"Be patient if you still want to be one".

That is the message being driven home in the latest phase of the Telegraph & Argus End The Abuse campaign to protect to health workers from violent or abusive patients.

A poster depicting a health centre receptionist being threatened by a patient will remind patients that healthcare organisations have a zero tolerance policy.

The posters are being displayed in GPs' surgeries and health centres across the district and have been produced by the T&A.

This is the second stage of the campaign which was launched more than a year ago after figures showed more than 400 staff at Bradford's hospitals had suffered violence or intimidation by patients or their families in the six months to October 2004.
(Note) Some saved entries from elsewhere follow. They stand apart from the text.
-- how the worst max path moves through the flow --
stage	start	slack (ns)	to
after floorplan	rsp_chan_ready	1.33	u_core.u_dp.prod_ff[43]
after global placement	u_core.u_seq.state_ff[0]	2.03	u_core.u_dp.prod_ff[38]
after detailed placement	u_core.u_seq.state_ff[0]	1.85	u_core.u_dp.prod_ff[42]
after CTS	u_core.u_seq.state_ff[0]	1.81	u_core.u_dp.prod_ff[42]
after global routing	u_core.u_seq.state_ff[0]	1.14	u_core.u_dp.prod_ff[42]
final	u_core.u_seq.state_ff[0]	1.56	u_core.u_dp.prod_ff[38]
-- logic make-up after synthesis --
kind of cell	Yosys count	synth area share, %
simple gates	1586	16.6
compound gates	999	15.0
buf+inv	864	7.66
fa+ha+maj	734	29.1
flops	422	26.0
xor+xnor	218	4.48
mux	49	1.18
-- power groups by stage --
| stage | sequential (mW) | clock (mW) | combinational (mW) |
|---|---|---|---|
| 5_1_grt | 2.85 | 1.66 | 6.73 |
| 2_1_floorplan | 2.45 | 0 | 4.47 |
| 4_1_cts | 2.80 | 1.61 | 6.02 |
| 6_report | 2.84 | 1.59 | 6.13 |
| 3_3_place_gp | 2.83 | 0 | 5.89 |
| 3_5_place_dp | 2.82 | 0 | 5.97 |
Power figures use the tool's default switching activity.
`config.mk`:
```
export PLATFORM = sky130hd
export DESIGN_NAME = ttg_queue
export DESIGN_NICKNAME = d
export VERILOG_FILES = /design/src/triangle_tangent_generator_assert.svh /design/src/ttg_pkg.sv /design/src/ttg_queue.sv
export SDC_FILE = /design/constraint.sdc
export NUM_CORES = 1
export LEC_CHECK = 0
export BUFFER_PORTS_ARGS = -buffer_cell sky130_fd_sc_hd__buf_2
export CAP_MARGIN = 0
export CORE_MARGIN = 5
export CORE_UTILIZATION = 30
export DETAILED_ROUTE_END_ITERATION = 16
export SYNTH_ARGS = -nofsm -noshare
export SYNTH_HDL_FRONTEND = slang
export SYNTH_SLANG_ARGS = --single-unit
```
`constraint.sdc`:
```
create_clock -name clk_i -period 15.85 [get_ports clk_i]
set_clock_uncertainty 0.15 [all_clocks]
set_input_delay 3.17 -clock clk_i [delete_from_list [all_inputs] [get_ports clk_i]]
set_output_delay 3.17 -clock clk_i [all_outputs]
set_load 0.03 [all_outputs]
```
**src/triangle_tangent_generator_assert.svh**
```systemverilog
// Assertion macros used by the tangent generator back end.
`ifndef TRIANGLE_TANGENT_GENERATOR_ASSERT_SVH
`define TRIANGLE_TANGENT_GENERATOR_ASSERT_SVH

// Implication or plain property checked on every clock outside reset.
`define TTG_ASSERT(lbl, prop, msg) \
  lbl: assert property (@(posedge clk_i) disable iff (!rst_ni) (prop)) else $error(msg);

// Condition that must never hold outside reset.
`define TTG_NEVER(lbl, cond, msg) \
  lbl: assert property (@(posedge clk_i) disable iff (!rst_ni) !(cond)) else $error(msg);

`endif

```
**src/ttg_pkg.sv**
```systemverilog
// Types, widths and helper functions for the tangent generator.
package ttg_pkg;

  localparam int CW     = 32;
  localparam int NW     = 16;
  localparam int WW     = 64;
  localparam int MW     = 33;
  localparam int QW     = 17;
  localparam int TW     = 17;
  localparam int QDEPTH = 2;

  localparam logic [CW-1:0] DELTA_MAX = 32'h7fff_ffff;
  localparam logic [CW-1:0] DELTA_MIN = 32'h8000_0001;

  typedef struct packed {
    logic signed [CW-1:0] pos_x;
    logic signed [CW-1:0] pos_y;
    logic signed [CW-1:0] pos_z;
    logic signed [CW-1:0] tex_u;
    logic signed [CW-1:0] tex_v;
    logic signed [NW-1:0] normal_x;
    logic signed [NW-1:0] normal_y;
    logic signed [NW-1:0] normal_z;
  } vtx_t;

  typedef struct packed {
    logic signed [NW-1:0] tangent_x;
    logic signed [NW-1:0] tangent_y;
    logic signed [NW-1:0] tangent_z;
    logic                 used_fallback;
  } res_t;

  typedef struct packed {
    logic [2:0][CW-1:0] e1;
    logic [2:0][CW-1:0] e2;
    logic [CW-1:0]      du1;
    logic [CW-1:0]      dv1;
    logic [CW-1:0]      du2;
    logic [CW-1:0]      dv2;
    logic [2:0][NW-1:0] n;
  } tri_t;

  function automatic logic [CW-1:0] sat_delta(input logic [CW-1:0] a, input logic [CW-1:0] b);
    logic signed [CW:0] d;
    d = $signed({a[CW-1], a}) - $signed({b[CW-1], b});
    if (d > $signed({1'b0, DELTA_MAX})) return DELTA_MAX;
    if (d < $signed({1'b1, DELTA_MIN})) return DELTA_MIN;
    return d[CW-1:0];
  endfunction

  function automatic logic [WW-1:0] mag64(input logic [WW-1:0] x);
    return x[WW-1] ? (WW'(0) - x) : x;
  endfunction

  function automatic logic [MW-1:0] sx32(input logic [CW-1:0] x);
    return {x[CW-1], x};
  endfunction

  function automatic logic [MW-1:0] sx16(input logic [NW-1:0] x);
    return {{(MW-NW){x[NW-1]}}, x};
  endfunction

  function automatic logic [WW-1:0] sx64n(input logic [NW-1:0] x);
    return {{(WW-NW){x[NW-1]}}, x};
  endfunction

  function automatic logic [WW-1:0] sx64t(input logic [TW-1:0] x);
    return {{(WW-TW){x[TW-1]}}, x};
  endfunction

  function automatic logic [NW-1:0] sat16(input logic [TW-1:0] x);
    if (!x[TW-1] && (x[TW-2] != x[TW-1])) return 16'h7fff;
    if (x[TW-1] && (x[TW-2] != x[TW-1])) return 16'h8000;
    return x[NW-1:0];
  endfunction

endpackage

```
**src/ttg_front.sv**
```systemverilog
// Vertex grouping: holds the first two vertices and forms triangle edge requests.
module ttg_front import ttg_pkg::*; (
  input  logic clk_i,
  input  logic rst_ni,
  input  logic push,
  output logic full,
  input  vtx_t vtx_i,
  output logic tri_push_o,
  output tri_t tri_o,
  input  logic tri_full_i
);

  typedef enum logic [1:0] {PH_FIRST, PH_SECOND, PH_THIRD, PH_SPARE} phase_e;

  phase_e             phase_q;
  vtx_t               v0_q;
  logic [2:0][CW-1:0] p1_q;
  logic [1:0][CW-1:0] uv1_q;
  logic               acc;

  assign full       = (phase_q == PH_THIRD) && tri_full_i;
  assign acc        = push && !full;
  assign tri_push_o = acc && (phase_q == PH_THIRD);

  always_comb begin
    tri_o.e1[0] = sat_delta(p1_q[0], v0_q.pos_x);
    tri_o.e1[1] = sat_delta(p1_q[1], v0_q.pos_y);
    tri_o.e1[2] = sat_delta(p1_q[2], v0_q.pos_z);
    tri_o.e2[0] = sat_delta(vtx_i.pos_x, v0_q.pos_x);
    tri_o.e2[1] = sat_delta(vtx_i.pos_y, v0_q.pos_y);
    tri_o.e2[2] = sat_delta(vtx_i.pos_z, v0_q.pos_z);
    tri_o.du1   = sat_delta(uv1_q[0], v0_q.tex_u);
    tri_o.dv1   = sat_delta(uv1_q[1], v0_q.tex_v);
    tri_o.du2   = sat_delta(vtx_i.tex_u, v0_q.tex_u);
    tri_o.dv2   = sat_delta(vtx_i.tex_v, v0_q.tex_v);
    tri_o.n[0]  = v0_q.normal_x;
    tri_o.n[1]  = v0_q.normal_y;
    tri_o.n[2]  = v0_q.normal_z;
  end

  always_ff @(posedge clk_i or negedge rst_ni) begin
    if (!rst_ni) begin
      phase_q <= PH_FIRST;
    end else if (acc) begin
      unique case (phase_q)
        PH_SECOND: begin
          p1_q[0]  <= vtx_i.pos_x;
          p1_q[1]  <= vtx_i.pos_y;
          p1_q[2]  <= vtx_i.pos_z;
          uv1_q[0] <= vtx_i.tex_u;
          uv1_q[1] <= vtx_i.tex_v;
          phase_q  <= PH_THIRD;
        end
        PH_THIRD: begin
          phase_q <= PH_FIRST;
        end
        default: begin
          v0_q    <= vtx_i;
          phase_q <= PH_SECOND;
        end
      endcase
    end
  end

endmodule

```
$ cat src/hdl/fiat_cell.sv
// One table entry: holds a key and attribute, checks and forwards the query token.
module fiat_cell (
  input  logic              clk,
  input  logic              rst,
  input  fiat_pkg::token_t  tok_in,
  output fiat_pkg::token_t  tok_out,
  output logic              used
);

  logic [fiat_pkg::KeyWidth-1:0] key_q;
  logic                          attr_q;
  logic                          wr;
  logic                          is_insert;
  fiat_pkg::token_t              tok_next;

  assign is_insert = (tok_in.op == fiat_pkg::OP_ADD) || (tok_in.op == fiat_pkg::OP_GEN);

  // Match an occupied entry, or claim the first free one for an insert
  always_comb begin
    tok_next = tok_in;
    wr       = 1'b0;
    if (tok_in.active) begin
      if (used && !tok_in.hit && (key_q == tok_in.key)) begin
        tok_next.hit      = 1'b1;
        tok_next.hit_attr = attr_q;
      end else if (!used && !tok_in.hit && !tok_in.ins && is_insert) begin
        tok_next.ins = 1'b1;
        wr           = 1'b1;
      end
    end
  end

  // Store the entry payload
  always_ff @(posedge clk) begin
    if (wr) begin
      key_q  <= tok_in.key;
      attr_q <= tok_in.attr;
    end
  end

  // Mark occupancy and hand the token to the next cell
  always_ff @(posedge clk) begin
    if (rst) begin
      used           <= 1'b0;
      tok_out.active <= 1'b0;
    end else begin
      if (wr) begin
        used <= 1'b1;
      end
      tok_out <= tok_next;
    end
  end

endmodule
Incidents of aggression against staff had doubled in six years.

Hard-hitting posters were posted in the district's hospitals and now the campaign is being extended to primary care health facilities, where frontline staff are also regularly subjected to verbal abuse Dr Barbara Hakin, chief executive of Bradford South and West Primary Care Trust, received the posters on behalf of all the district's primary care trusts during a visit to Horton Bank Top Surgery in Clayton Heights. She praised the campaign which she said was making a difference to the working lives of NHS staff.

She said: "It is clear that the campaign, which started off focusing on hospitals, has really started to make a difference.

"The NHS has some amazing staff who are committed to do their best and do not deserve being subjected to threatening or unpleasant behaviour.

"Anything that raises this zero tolerance message means it is less likely to happen. Even though it is only a small minority of patients, it is very distressing for receptionists in primary care, and it is the receptionists who bear the brunt of this, when a patient cannot get what they want.

"Incidents of physical violence are rare but verbal abuse or threatening behaviour is becoming increasingly common and it is that we need to raise awareness of."

Cath Crabbe is practice manager at Horton Bank Top Surgery, which has 8,000 patients and five GPs. She welcomed the campaign, and said physical violence was extremely rare but verbal abuse did happen - and it was not acceptable.

"Our staff show respect to patients and we expect the same back, " she said.

T&A editor Perry Austin-Clarke said: "The End The Abuse campaign has been successful in highlighting the physical and verbal abuse suffered by many staff in hospitals.

"But those who work in GPs' surgeries and health centres are also in the front line and can often be faced with language and behaviour which goes far beyond rudeness and can be genuinely frightening.

"We hope by taking the End The Abuse campaign into these areas we can help to highlight how unacceptable this behaviour is and encourage everyone to treat NHS staff wherever they work with the decency and respect they deserve."